§ **What the task requires**
Please show each line of the listing where "summed" is present.

§ **Data extracts**

### flow/design.v
`timescale 1ns / 1ps
module DisplayInterface(
    input clock,
    input reset,
    input [15:0] value,
    input [3:0] points,
    output [7:0] segment,
    output reg [7:0] digit
    );
    wire [3:0] h0, h1, h2, h3;
    reg [9:0] count10;
    reg [1:0] count2;
    reg [3:0] hex_value;
    reg point_marker;
    wire [6:0] hex_pattern;
    assign h0 = value [3:0];
    assign h1 = value [7:4];
    assign h2 = value [11:8];
    assign h3 = value [15:12];
    always @ (posedge clock)
        begin
        if (reset) count10 <= 10'b0;
        else count10 <= (count10 + 10'b1);
        end
    always @ (posedge clock)
        begin
          if (reset) count2 <= 2'b0;
          else if (count10 == 10'b0) count2 <= (count2 + 2'b1);
        end
    always @ (h0, h1, h2, h3, count2)
        case (count2)
          2'b00: hex_value = h0;
          2'b01: hex_value = h1;
          2'b10: hex_value = h2;
          2'b11: hex_value = h3;
        endcase
    always @ (count2)
        case (count2)
          2'b00: digit = 8'b11111110;
          2'b01: digit = 8'b11111101;
          2'b10: digit = 8'b11111011;
          2'b11: digit = 8'b11110111;
        endcase
    always @ (points, count2)
        case (count2)
          2'b00: point_marker = points[0];
          2'b01: point_marker = points[1];
          2'b10: point_marker = points[2];
          2'b11: point_marker = points[3];
        endcase
    hex2seg part_seg(.number(hex_value), .pattern(hex_pattern));
    assign segment = {hex_pattern, ~(point_marker)};
endmodule
module hex2seg (
   input [3:0] number,            
   output reg [6:0] pattern );    
   always @ (number)
      case(number)
         4'h0:  pattern = 7'b0000001;   
         4'h1:  pattern = 7'b1001111;   
         4'h2:  pattern = 7'b0010010;
         4'h3:  pattern = 7'b0000110;
         4'h4:  pattern = 7'b1001100;
         4'h5:  pattern = 7'b0100100;
         4'h6:  pattern = 7'b0100000;
         4'h7:  pattern = 7'b0001111;
         4'h8:  pattern = 7'b0000000;
         4'h9:  pattern = 7'b0000100;
         4'hA:  pattern = 7'b0001000;
         4'hB:  pattern = 7'b1100000;
         4'hC:  pattern = 7'b0110001;
         4'hD:  pattern = 7'b1000010;
         4'hE:  pattern = 7'b0110000;
         4'hF:  pattern = 7'b0111000;   
      endcase   
endmodule 
### flow/config.mk
export PLATFORM = sky130hd
export DESIGN_NAME = DisplayInterface
export DESIGN_NICKNAME = DisplayInterface
export VERILOG_FILES = /design/flow/design.v
export SDC_FILE = /design/flow/constraint.sdc
export NUM_CORES = 4
export LEC_CHECK = 1
export CORE_AREA = 10 10 85 85
export DIE_AREA = 0 0 95 95
### flow/run.sh
#!/bin/bash
# OpenROAD 26Q1-2900-gdf79404cd8, Yosys 0.63+post, stock flow scripts
make -C /OpenROAD-flow-scripts/flow DESIGN_CONFIG=/design/flow/config.mk WORK_HOME=/design/flow/orfs finish
### flow/constraint.sdc
current_design DisplayInterface

set clk_period 4.4
set clk_io_pct 0.2

create_clock -name clk0 -period $clk_period [get_ports {clock}]

set non_clock_inputs [all_inputs -no_clocks]
set_input_delay [expr $clk_period * $clk_io_pct] -clock clk0 $non_clock_inputs
set_output_delay [expr $clk_period * $clk_io_pct] -clock clk0 [all_outputs]
==> results.tsv <==
stage	metric	value	unit
timing	timing-limited maximum frequency	259	MHz
yosys	area of the mapped netlist	1000	µm²
timing	measured slew at the worst slew-check pin	670	ps
grt	global routing usage summed across all routing layers	5.19	%
clock_network	number of setup buffers added after CTS	0	
yosys	count of yosys warnings during synthesis	2	
timing	summed negative setup slack over all endpoints	0	ps
critical_path	Critical path origin	value[13]	
power	relative contribution of sequential cells to total power	21.4	%
yosys	Mapped Avg Cell Area	8.54	µm²
die	die area	9030	µm²
timing	final period utilization	87.6	%
yosys	Synth Register Bits	12	
placed_design	half-perimeter wire length of the detailed placement result	1940	µm
grt	total overflow reported by the global router	0	
die	row count	27	
grt	first-pass GRT wire length	3940	µm
critical_path	start of the worst register-to-register path	count10[3]	
drt	total wire length after detailed routing	2420	µm
power	clock power share	16.7	%
clock_network	hold buffer count at CTS	0	
grt	maximum number of pins on one net before global-route repair	13	
layout	fill cell instance count of the final layout	596	
critical_path	required time of the worst setup path	3520	ps
timing	final worst clock skew	0.336	ps
flow_run	tally of OpenROAD warnings	33	
timing	total of endpoints with negative setup slack in the final report	0	
die	Die Height	95	µm
layout	layout overhead on the synthesized area	42.4	%
yosys	yosys stat area	1000	µm²
placed_design	number of port buffers	33	
yosys	Top area cell types	sky130_fd_sc_hd__dfxtp_1 24%, sky130_fd_sc_hd__ha_1 15%, sky130_fd_sc_hd__mux2i_1 8.0%	
yosys	number of cells produced by synthesis	117	
placed_design	dpl ws	517	ps
clock_network	Resized Gates After CTS	0	
worst_hold_path	worst hold path type	flop to flop	
timing	fin. max-slew vios	0	
power	Combinational Power Share	61.9	%
power	cell-internal power	382	µW
clock_network	Clock transition at path regs	50	ps
critical_path	signal arrival time at the worst endpoint	2980	ps
clock_network	cell at the root of the clock tree	sky130_fd_sc_hd__clkbuf_8	
timing	count of endpoints failing hold in the final timing report	0	
drt	number of remaining DRC errors	0	
clock_network	number of levels the H-tree was split into	1	
timing	setup repair after global routing missed its margin	false	
yosys	library cell occupying the most area in the post-synthesis netlist	sky130_fd_sc_hd__dfxtp_1	
clock_network	TritonCTS Buffers	3	
grt	via count of the first global-routing pass	843	
clock_network	clk ins delay skew pair	230	ps
worst_hold_path	Hold Startpoint	count10[0]	
power	highest ir drop seen on vdd	0.155	mV
critical_path	crit start category	input pin	
drt	via count normalized by instance count	4.03	
power	total leakage power	0.000583	µW
drt	DRT iter0 DRCs	42	
flow_run	count of max-cap constraint violations	0	
yosys	Yosys Instances	117	
drt	routed vias	895	
drt	diode count	0	
critical_path	largest driver fanout on the critical path	5	
critical_path	WS Path Type	input pin to output pin	
placed_design	Final GP Congestion	0.782	
timing	final setup margin	545	ps
grt	number of antenna violations at the first check in global routing	0	
timing	Tmin final	3860	ps
drt	drt first pass iters	4	
drt	Final ANT Viol Nets	0	
power	fraction of power spent switching nets	32.3	%
clock_network	clock net sink count	12	
yosys	library cells used by synthesis	32	
die	starting density of the core	18.3	%
run_status	result of the run	finished clean	
drt	routed length per instance	10.9	µm
power	sw power	182	µW
die	core area	5470	µm²
power	power per standard cell area	396	nW/µm²
yosys	top cell type's share of synthesized area	24.0	%
yosys	sequential fraction of the synthesis area	24.0	%
die	number of primary I/O pins	38	
layout	share of final-layout standard cells stronger than drive strength 1	6.67	%
clock_network	Max Buffers Root-to-Sink	2	
timing	Worst slew margin	55.3	%
clock_network	TritonCTS clock tree	built	
die	Die W	95	µm
critical_path	element type at the critical path end	output pin	
layout by cell type, fill, tap and decap left out, drive strengths merged:
cell type and instances:
clkdlybuf4s50 33, inv 14, nor2 13, ha 12, dfxtp 12, mux2i 8, xor2 6, nand2 5
a21oi 5, a222oi 4, nor2b 4, xnor2 4, conb 4, o22ai 4, nand4 3, nand3 3
clkbuf 3, and3 2, nor3b 2, a22oi 1, o2bb2ai 1, or2 1, mux2 1, a211oi 1
o21ai 1, nor4 1, and4 1, buf 1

§ **Solution to the problem**
grt	global routing usage summed across all routing layers	5.19	%
timing	summed negative setup slack over all endpoints	0	ps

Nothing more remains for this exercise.